The naturalist Mikhail Lomonosov, regarded as the founder of Russian science, suggested in the mid-eighteenth century that Earth had been created separately from the rest of the universe, several hundred thousand years before. Lomonosov's ideas were mostly speculative, but in 1779, the French naturalist the Comte du Buffon tried to obtain a value for the age of Earth using an experiment: He created a small globe that resembled Earth in composition and then measured its rate of cooling. This led him to estimate that Earth was about 75,000 years old.

Other naturalists used these hypotheses to construct a history of Earth, though their timelines were inexact as they did not know how long it took to lay down stratigraphic layers.
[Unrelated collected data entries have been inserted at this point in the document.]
`config.mk`:
```
export PLATFORM = sky130hd
export DESIGN_NAME = ffdc_top
export DESIGN_NICKNAME = d
export VERILOG_FILES = /design/src/shared/ffdc_pkg.sv /design/src/hdl/ffdc_classify.sv /design/src/hdl/ffdc_top.sv
export SDC_FILE = /design/constraint.sdc
export NUM_CORES = 1
export LEC_CHECK = 0
export ABC_AREA = 1
export BUFFER_PORTS_ARGS = -buffer_cell sky130_fd_sc_hd__buf_2
export CAP_MARGIN = 20
export CORE_AREA = 2 2 240 242
export CTS_CLUSTER_SIZE = 16
export DETAILED_ROUTE_END_ITERATION = 8
export DIE_AREA = 0 0 242 244
export GPL_ROUTABILITY_DRIVEN = 0
export PLACE_DENSITY = 0.42
export SLEW_MARGIN = 10
export SYNTH_ARGS = -nofsm -noshare
export SYNTH_HDL_FRONTEND = slang
export SYNTH_SLANG_ARGS = --single-unit
```
`constraint.sdc`:
```
create_clock -name clk_in -period 3.8 [get_ports clk_in]
set_clock_uncertainty 0.1 [all_clocks]
set_input_delay 0 -clock clk_in [delete_from_list [all_inputs] [get_ports clk_in]]
set_output_delay 0 -clock clk_in [all_outputs]
set_load 0.01 [all_outputs]
```
`src/shared/ffdc_pkg.sv`:
```
// Package for the float format decoder and converter.
// Holds field positions, biases, limits and the carrier structs.
// Assumes every user refers to names as ffdc_pkg::name.
package ffdc_pkg;

    // ------------------------------------------------------------
    // Field layouts and biases
    // ------------------------------------------------------------
    localparam int DP_EXP_W   = 11;       // Exponent bits 62:52
    localparam int DP_FRAC_W  = 52;       // Fraction bits 51:0
    localparam int DP_BIAS    = 1023;     // Denormal scale uses 1022
    localparam int SP_EXP_W   = 8;        // Exponent bits 30:23
    localparam int SP_FRAC_W  = 23;       // Fraction bits 22:0
    localparam int SP_BIAS    = 127;      // Denormal scale uses 126
    localparam int HP_EXP_W   = 5;        // Exponent bits 14:10
    localparam int HP_FRAC_W  = 10;       // Fraction bits 9:0
    localparam int HP_BIAS    = 15;       // Denormal scale uses 14
    localparam int F11_FRAC_W = 6;        // Exponent bits 10:6, fraction 5:0
    localparam int F10_FRAC_W = 5;        // Exponent bits 9:5, fraction 4:0
    localparam int UF_EXP_W   = 5;
    localparam int UF_BIAS    = 15;

    // ------------------------------------------------------------
    // Shared-exponent RGB word
    // ------------------------------------------------------------
    localparam int RGB_EXP_LSB   = 27;    // Bits 31:27
    localparam int RGB_BLUE_LSB  = 18;    // Bits 26:18
    localparam int RGB_GREEN_LSB = 9;     // Bits 17:9
    localparam int RGB_RED_LSB   = 0;     // Bits 8:0
    localparam int RGB_CH_W      = 9;
    localparam int RGB_BIAS      = 15;

    // ------------------------------------------------------------
    // Single to half conversion limits
    // ------------------------------------------------------------
    localparam logic [7:0]  CVT_MIN_NORM_EXP = 8'h71;   // 113 maps to half exponent 1
    localparam logic [7:0]  CVT_OVF_EXP      = 8'h8f;   // 127+16 and above is infinity
    localparam logic [7:0]  CVT_REBIAS       = 8'h70;   // 112 = 127 - 15
    localparam logic [7:0]  CVT_DEN_BASE     = 8'h7e;   // 126, denormal shift origin
    localparam logic [7:0]  CVT_SHIFT_MAX    = 8'h19;   // 25, everything beyond is zero
    localparam logic [14:0] HP_INF_MAG       = 15'h7c00;
    localparam logic [9:0]  HP_QNAN_FRAC     = 10'h200;

    // ------------------------------------------------------------
    // Carrier structs
    // ------------------------------------------------------------
    typedef struct packed {
        logic               sign;     // Always 0 for unsigned formats
        logic               nan;
        logic               inf;
        logic               zero;
        logic               denorm;
        logic signed [12:0] exp;      // Unbiased power of two
        logic [52:0]        sig;      // Significand, hidden bit included
    } ffdc_class_t;

    typedef struct packed {
        logic signed [12:0] exp;      // Shared power, e minus 15
        logic [8:0]         red;      // 0.f significands
        logic [8:0]         green;
        logic [8:0]         blue;
    } ffdc_rgb_t;

endpackage

```
`src/hdl/ffdc_classify.sv`:
```
// Generic classifier for one binary float encoding.
// Combinational; the caller registers the result.
`timescale 1ns/1ps
module ffdc_classify #(
    parameter int EW   = 8,
    parameter int FW   = 23,
    parameter int BIAS = 127,
    parameter int SGN  = 1
) (
    input  wire logic [SGN+EW+FW-1:0] word_in,
    output ffdc_pkg::ffdc_class_t     class_out
);

    // ------------------------------------------------------------
    // Field split
    // ------------------------------------------------------------
    wire logic [EW-1:0] e       = word_in[EW+FW-1:FW];
    wire logic [FW-1:0] f       = word_in[FW-1:0];
    wire logic          e_ones  = &e;
    wire logic          e_zero  = ~|e;
    wire logic          f_zero  = ~|f;
    // Unsigned formats have no sign bit, so sign is forced low
    // no sign bit
    wire logic          s       = (SGN != 0) ? word_in[SGN+EW+FW-1] : 1'b0;

    // Class and value fields; denormals scale with bias minus one
    // special code classes
    assign class_out.sign   = s;
    assign class_out.nan    = e_ones & ~f_zero;
    assign class_out.inf    = e_ones & f_zero;
    assign class_out.zero   = e_zero & f_zero;
    assign class_out.denorm = e_zero & ~f_zero;
    assign class_out.exp    = e_zero ? 13'(1 - BIAS) : 13'(e) - 13'(BIAS);
    assign class_out.sig    = 53'({~e_zero & ~e_ones, f});

endmodule

```
`src/hdl/ffdc_top.sv`:
```
// Float format decoder and converter: classifies 64, 32, 16, 11 and
// 10 bit floats, splits the shared-exponent RGB word, and converts
// single to half precision with round to nearest even.
// Inputs are synchronous to clk_in; all results appear one edge later.
`timescale 1ns/1ps
module ffdc_top (
    input  wire logic                  clk_in,
    input  wire logic                  sys_rst_in,
    input  wire logic                  valid_in,
    input  wire logic [63:0]           double_value_in,
    input  wire logic [31:0]           single_precision_value_in,
    input  wire logic [15:0]           half_precision_value_in,
    input  wire logic [10:0]           uf11_value_in,
    input  wire logic [9:0]            uf10_value_in,
    input  wire logic [31:0]           shared_exponent_rgb_packed_in,
    output ffdc_pkg::ffdc_class_t      double_class_out,
    output ffdc_pkg::ffdc_class_t      single_class_out,
    output ffdc_pkg::ffdc_class_t      half_class_out,
    output ffdc_pkg::ffdc_class_t      uf11_class_out,
    output ffdc_pkg::ffdc_class_t      uf10_class_out,
    output logic [15:0]                uf11_half_out,
    output logic [15:0]                uf10_half_out,
    output ffdc_pkg::ffdc_rgb_t        rgb_out,
    output logic [15:0]                half_conv_out,
    output logic                       valid_out
);

    // ------------------------------------------------------------
    // Classifiers
    // ------------------------------------------------------------
    ffdc_pkg::ffdc_class_t next_double_class;
    ffdc_pkg::ffdc_class_t next_single_class;
    ffdc_pkg::ffdc_class_t next_half_class;
    ffdc_pkg::ffdc_class_t next_uf11_class;
    ffdc_pkg::ffdc_class_t next_uf10_class;

    ffdc_classify #(.EW(ffdc_pkg::DP_EXP_W), .FW(ffdc_pkg::DP_FRAC_W),
                    .BIAS(ffdc_pkg::DP_BIAS), .SGN(1)) u_dp (
        .word_in   (double_value_in),
        .class_out (next_double_class)
    );
    ffdc_classify #(.EW(ffdc_pkg::SP_EXP_W), .FW(ffdc_pkg::SP_FRAC_W),
                    .BIAS(ffdc_pkg::SP_BIAS), .SGN(1)) u_sp (
        .word_in   (single_precision_value_in),
        .class_out (next_single_class)
    );
    ffdc_classify #(.EW(ffdc_pkg::HP_EXP_W), .FW(ffdc_pkg::HP_FRAC_W),
                    .BIAS(ffdc_pkg::HP_BIAS), .SGN(1)) u_hp (
        .word_in   (half_precision_value_in),
        .class_out (next_half_class)
    );
    ffdc_classify #(.EW(ffdc_pkg::UF_EXP_W), .FW(ffdc_pkg::F11_FRAC_W),
                    .BIAS(ffdc_pkg::UF_BIAS), .SGN(0)) u_f11 (
        .word_in   (uf11_value_in),
        .class_out (next_uf11_class)
    );
    ffdc_classify #(.EW(ffdc_pkg::UF_EXP_W), .FW(ffdc_pkg::F10_FRAC_W),
                    .BIAS(ffdc_pkg::UF_BIAS), .SGN(0)) u_f10 (
        .word_in   (uf10_value_in),
        .class_out (next_uf10_class)
    );

    // ------------------------------------------------------------
    // Unsigned to half equivalent and shared RGB split
    // ------------------------------------------------------------
    // same exponent field, fraction left aligned, sign clear
    wire logic [15:0] next_uf11_half = {1'b0, uf11_value_in, 4'h0};
    wire logic [15:0] next_uf10_half = {1'b0, uf10_value_in, 5'h00};

    wire logic [4:0]  rgb_e = shared_exponent_rgb_packed_in[31:ffdc_pkg::RGB_EXP_LSB];
    ffdc_pkg::ffdc_rgb_t next_rgb;
    assign next_rgb.blue  = shared_exponent_rgb_packed_in[ffdc_pkg::RGB_BLUE_LSB +: 9];
    assign next_rgb.green = shared_exponent_rgb_packed_in[ffdc_pkg::RGB_GREEN_LSB +: 9];
    assign next_rgb.red   = shared_exponent_rgb_packed_in[ffdc_pkg::RGB_RED_LSB +: 9];
    // implied zero, no special codes, no sign
    assign next_rgb.exp   = 13'(rgb_e) - 13'(ffdc_pkg::RGB_BIAS);

    // ------------------------------------------------------------
    // Single to half conversion
    // ------------------------------------------------------------
    wire logic        cs   = single_precision_value_in[31];
    wire logic [7:0]  ce   = single_precision_value_in[30:23];
    wire logic [22:0] cf   = single_precision_value_in[22:0];
    wire logic        cnan = (&ce) & (|cf);

    // Normal path: rebias, keep 10 bits, guard and sticky below
    wire logic [4:0]  n_exp   = 5'(ce - ffdc_pkg::CVT_REBIAS);
    wire logic        n_guard = cf[12];
    wire logic        n_stick = |cf[11:0];
    wire logic        n_up    = n_guard & (n_stick | cf[13]);
    // Carry out of the fraction bumps the exponent; 30 can round to infinity
    wire logic [14:0] n_mag   = {n_exp, cf[22:13]} + 15'(n_up);

    // Denormal path: shift the full significand, clamp so it cannot wrap
    wire logic [7:0]  d_raw   = ffdc_pkg::CVT_DEN_BASE - ce;
    wire logic [7:0]  d_shift = (d_raw > ffdc_pkg::CVT_SHIFT_MAX) ?
                                ffdc_pkg::CVT_SHIFT_MAX : d_raw;
    wire logic [23:0] d_sig   = {|ce, cf};
    wire logic [48:0] d_ext   = {d_sig, 25'h0000000} >> d_shift;
    wire logic        d_up    = d_ext[24] & ((|d_ext[23:0]) | d_ext[25]);
    // Rounding into 0x400 lands exactly on the smallest normal
    wire logic [14:0] d_mag   = {5'h00, d_ext[34:25]} + 15'(d_up);

    // NaN stays NaN, sign kept everywhere
    wire logic [14:0] next_conv_mag =
        cnan                                   ? {5'h1f, ffdc_pkg::HP_QNAN_FRAC | cf[22:13]} :
        (ce >= ffdc_pkg::CVT_OVF_EXP)          ? ffdc_pkg::HP_INF_MAG :
        (ce >= ffdc_pkg::CVT_MIN_NORM_EXP)     ? n_mag :
                                                 d_mag;
    wire logic [15:0] next_half_conv = {cs, next_conv_mag};

    // ------------------------------------------------------------
    // Output register
    // ------------------------------------------------------------
    // capture on valid, clear on reset; data outputs hold otherwise, valid_out follows valid_in
    always_ff @(posedge clk_in) begin
        if (sys_rst_in) begin
            valid_out        <= 1'b0;
            double_class_out <= '0;
            single_class_out <= '0;
            half_class_out   <= '0;
            uf11_class_out   <= '0;
            uf10_class_out   <= '0;
            uf11_half_out    <= 16'h0000;
            uf10_half_out    <= 16'h0000;
            rgb_out          <= '0;
            half_conv_out    <= 16'h0000;
        end else begin
            valid_out <= valid_in;
            if (valid_in) begin
                double_class_out <= next_double_class;
                single_class_out <= next_single_class;
                half_class_out   <= next_half_class;
                uf11_class_out   <= next_uf11_class;
                uf10_class_out   <= next_uf10_class;
                uf11_half_out    <= next_uf11_half;
                uf10_half_out    <= next_uf10_half;
                rgb_out          <= next_rgb;
                half_conv_out    <= next_half_conv;
            end
        end
    end
endmodule

```
==> results.md <==
- Initial antenna violation count: 0
- First-pass GRT wire length: 76300 um
- Number of flops mapped to enable cells by yosys: 0
- DP Cell Count: 2901
- Startpoint Class: input port
- Initial core utilization: 22.4%
- IO Port Bufs: 434
- Synth cell types: 45
- Req. time, crit path: 4.22 ns
- Total power: 6.78 mW
- Ports: 612
- Switching Share: 29.3%
- Area contributors post-synth: dfxtp_1, buf_4, nand2_1, nor2_1, o21ai_0
- Multi-input gate area: 6370 um2
- Cell Pwr Density: 382 nW/um2
- Period minus WS final: 3.50 ns
- Max-cap viol count: 0
- Initial DRC count: 717
- Setup WS pre-CTS: 0.269 ns
- Top Family by Delay on Critical Path: simple AND/OR/NAND/NOR gates
- Worst path most repeated cell: nand2_1
- Most frequent cell after synthesis: nand2_1
- Drt total wl: 50400 um
- Fillers: 6233
- All-Layer GR Usage: 16.1%
- Fin worst setup slack: 0.301 ns
- Mapped Area: 12600 um2
- Headroom to the max-slew limit: 39.7%
- Synth Area in Compound Gates: 13.4%
- Yosys top cell area share: 35.3%
- Layout Area Growth over Synthesis: 40.9%
- Clk sink count: 222
- # rows: 87
- Share of cells above drive strength 1: 22.6%
- Die Area: 59000 um2
- Core area: 56200 um2
- CP peak stage delay: 0.55 ns
- Sequential fraction of the synthesis area: 35.3%
- Class of the worst hold path: input port to flip-flop
- Main combinational cell family by area after synthesis: simple AND/OR/NAND/NOR gates
- Slew @ Worst Pin: 0.905 ns
- Synth warn: 0
- Total iterations of the first detailed-routing run: 5
- CP endpoint kind: flip-flop
- Fraction of power consumed by sequential logic: 37.6%
- Root Driver: clkbuf_16
- Largest net degree at the start of global routing: 164
- Synth Area in Adders: 1.89%
- Synth top cells by count: nand2_1, nor2_1, buf_4
- Synth Area in Simple Gates: 28.9%
- CP max stage cell: dlygate4sd3_1
- Mux cell area share after synthesis: 0%
- Asr flop ratio synth: 0%
- Static Leak: 8.76 nW
- H-tree depth: 1
- Share of the clock period used by the worst path: 92.1%
- Clock buffer depth: 3
- Vias per cell: 4.31
- Clock Latency Late Sink: 0.57 ns
- Post-route antenna net violation count: 0
- Die W: 242 um
- Chip height: 244 um
- Crit Path Max Fanout: 23
- Commonest register cell after synthesis: dfxtp_1
- Clk slew on worst S/H paths: 0.06 ns
- Final setup fails: 0
- Largest vdd supply drop: 0.000322 V
- Syn_area_per_cell: 6.86 um2
- WL/cell: 15.9 um
- Non-Filler Instances: 3169
- Pins Over Slew Limit: 0
- Gr ovfl total: 0
- Outcome: complete, no violations
- Critical Path AT: 3.92 ns
- Final HPWL DP: 36400 um
- Fmax: 286 MHz
- Number of global-route vias before repair: 13000
- Xor/xnor share of the synthesized area: 0.766%
- Total vias in the final route: 13600
- Mapped Cells: 1833
- TritonCTS clock tree: yes
- Fin. Hold Viols: 0
- NumNets Final: 2580
- FF/Latch Area: 4440 um2
- Clock share of power: 43.3%
- FF+latch count, synth: 222
- DR DRC count: 0
- P_int: 4.80 mW
- Critical path buffers and inverters: 4
- Combinational share of power: 19.0%
- Largest area contributor in the netlist: dfxtp_1
- CTS Buf Count: 29
- Crit Path Class: input port to flip-flop
- Sw Pwr: 1.98 mW
- Diodes inserted: 0
[worst min-delay path: cells and delay by family]
| kind | cells | cell delay, ns |
|---|---|---|
| AO/OA/AOI/OAI | 2 | 0.36 |
| AND/OR/NAND/NOR | 2 | 0.20 |
| buffers and inverters | 1 | 0.11 |
[layout make-up]
class / instances / share of cell area [%]
clock buffers: 42 / 4.60
clock inverters: 9 / 1.07
inverters: 115 / 2.52
multi-input cells: 1360 / 35.9
flip-flops and latches: 222 / 25.1
well taps: 756 / 5.34
repair buffers: 665 / 25.5
[registers in the layout, summed over array words and instances (netlist names)]
name	flops
uf10_class_out	11
half_class_out	22
valid_out	1
half_conv_out	15
uf11_class_out	11
double_class_out	70
uf11_half_out	11
uf10_half_out	10
single_class_out	38
rgb_out	33
[routing by layer]
metal / track usage [%] / wire length (um) / up-vias
met5: 0 / 0 / -
met4: 4.03 / 1070 / 0
met3: 3.07 / 3050 / 64
met2: 27.4 / 23800 / 481
met1: 21.0 / 22400 / 6355
li1: - / - / 6748
[cell usage in the layout (no fill, tap or decap), types with 3 or more instances in the layout]
master and n:
a21oi_1 115, a22oi_1 5, a31oi_1 3, buf_12 4
buf_2 434, buf_4 10, buf_6 4, bufinv_16 5
clkbuf_1 9, clkbuf_16 30, clkbuf_8 4, conb_1 177
dfxtp_1 222, dlygate4sd3_1 212, ha_1 18, inv_1 103
inv_2 7, nand2_1 314, nand2_2 8, nand3_1 136
nand3_2 9, nand4_1 45, nor2_1 267, nor2_2 7
nor2_4 6, nor3_1 13, nor4_1 16, o211ai_1 5
o21ai_0 172, o21ai_1 7, o221ai_1 4, o31ai_1 3
xor2_1 10
[through the flow]
stage / hold slack, ns / area [um2] / setup TNS (ns) / utilization, %
floorplan: -0.00589 / 13200 / 0 / -
finish: 0.0374 / 17700 / 0 / 31.6
global route: 0.0474 / 17700 / -0.00104 / 31.6
global placement: 0.123 / 14500 / 0 / 25.8
detailed placement: 0.129 / 14500 / 0 / 25.8
CTS: 0.00461 / 17600 / 0 / 31.3
[worst paths after layout]
kind | slack (ns) | startpoint | to | cells past startpoint
hold reg to reg | 0.36 | double_class_out[56] | double_class_out[56] | 2
hold / removal | 0.04 | single_precision_value_in[27] | half_conv_out[14] | 5
setup / recovery | 0.30 | single_precision_value_in[24] | half_conv_out[9] | 26
setup reg to reg | 2.42 | double_class_out[64] | double_class_out[64] | 3
[power by group through the flow]
| stage | clock [mW] | sequential, mW | combinational [mW] |
|---|---|---|---|
| 6_report | 2.94 | 2.55 | 1.29 |
| 5_1_grt | 3.15 | 2.57 | 1.42 |
| 4_1_cts | 3.04 | 2.55 | 1.28 |
| 3_5_place_dp | 0 | 2.60 | 1.11 |
| 3_3_place_gp | 0 | 2.60 | 1.11 |
| 2_1_floorplan | 0 | 2.66 | 0.728 |
[what timing repair did]
action	4_1_cts	5_1_grt
endpoints found under the setup margin	0	4
gates resized for setup	0	21
buffers inserted	0	4
hold buffers	213	0
hold endpoints to repair	220	0
[logic make-up after synthesis]
group,after synthesis
other,1
adder cells (fa/ha/maj),19
buffers and inverters,427
XOR/XNOR,11
flip-flops,222
AND/OR/NAND/NOR,832
AO/OA/AOI/OAI,321
(Power assumes the default switching activity.)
In 1830, the geologist Charles Lyell, developing ideas found in Scottish natural philosopher James Hutton, popularized the concept that the features of Earth were in perpetual change, eroding and reforming continuously, and the rate of this change was roughly constant. This was a challenge to the traditional view, which saw the history of Earth as static, with changes brought about by intermittent catastrophes. Many naturalists were influenced by Lyell to become "uniformitarians," that is, they believed that changes were constant and uniform.
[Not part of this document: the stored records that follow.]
$ cat src/logic/eap_mem.sv
// payload byte store with registered read data
`timescale 1ns/1ns
module eap_mem #(
  parameter int AW = 8,
  parameter int DW = 8
) (
  input wire logic clk,
  input wire logic wrEn,
  input wire logic [AW-1:0] wrAddr,
  input wire logic [DW-1:0] wrData,
  input wire logic [AW-1:0] rdAddr,
  output logic [DW-1:0] rdData
);
  logic [DW-1:0] store [0:(2**AW)-1];

  always_ff @(posedge clk) begin
    if (wrEn) begin
      store[wrAddr] <= wrData;
    end
    rdData <= store[rdAddr];
  end
endmodule : eap_mem

$ cat config.mk
export PLATFORM = sky130hd
export DESIGN_NAME = eap_codec
export DESIGN_NICKNAME = d
export VERILOG_FILES = /design/src/common/eap_pkg.sv /design/src/logic/eap_codec.sv /design/src/logic/eap_mem.sv
export VERILOG_INCLUDE_DIRS = /design/src /design/src/common
export SDC_FILE = /design/constraint.sdc
export NUM_CORES = 2
export LEC_CHECK = 0
export BUFFER_PORTS_ARGS = -buffer_cell sky130_fd_sc_hd__buf_2
export CORE_UTILIZATION = 25
export DETAILED_ROUTE_END_ITERATION = 8
export GPL_ROUTABILITY_DRIVEN = 0
export PLACE_DENSITY = 0.45
export SLEW_MARGIN = 20
export SYNTH_ARGS = -nofsm -noshare
export SYNTH_HDL_FRONTEND = slang
export SYNTH_SLANG_ARGS = --single-unit
$ cat constraint.sdc
create_clock -name core_clk -period 6.75 [get_ports core_clk]
set_clock_uncertainty 0.1 [all_clocks]
set_input_delay 1.0125 -clock core_clk [delete_from_list [all_inputs] [get_ports core_clk]]
set_output_delay 1.0125 -clock core_clk [all_outputs]
set_load 0.01 [all_outputs]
Nineteenth-century calculations

William Thomson, aka Lord Kelvin.

In 1862, physicist William Thomson (who later became Lord Kelvin) of Glasgow published calculations that estimated the Earth's age at between 24 million and 400 million years.[11][12] He assumed that Earth had been created as a completely molten ball of rock, and determined the amount of time it took for the ball to cool to its present temperature. His calculations did not take into account the Earth's ongoing heat source in the form of radioactive decay, which was unknown at the time.

Both geologists and biologists had trouble accepting such a short age for Earth. Charles Darwin, who had studied Lyell's work, had proposed his theory of the evolution of organisms by natural selection, a process involving random variation and cumulative selection requiring great expanses of time. Even 400 million years did not seem long enough. In a lecture in 1869, Darwin's great advocate Thomas H. Huxley attacked Thomson's calculations, suggesting they appeared precise in themselves but were based on faulty assumptions.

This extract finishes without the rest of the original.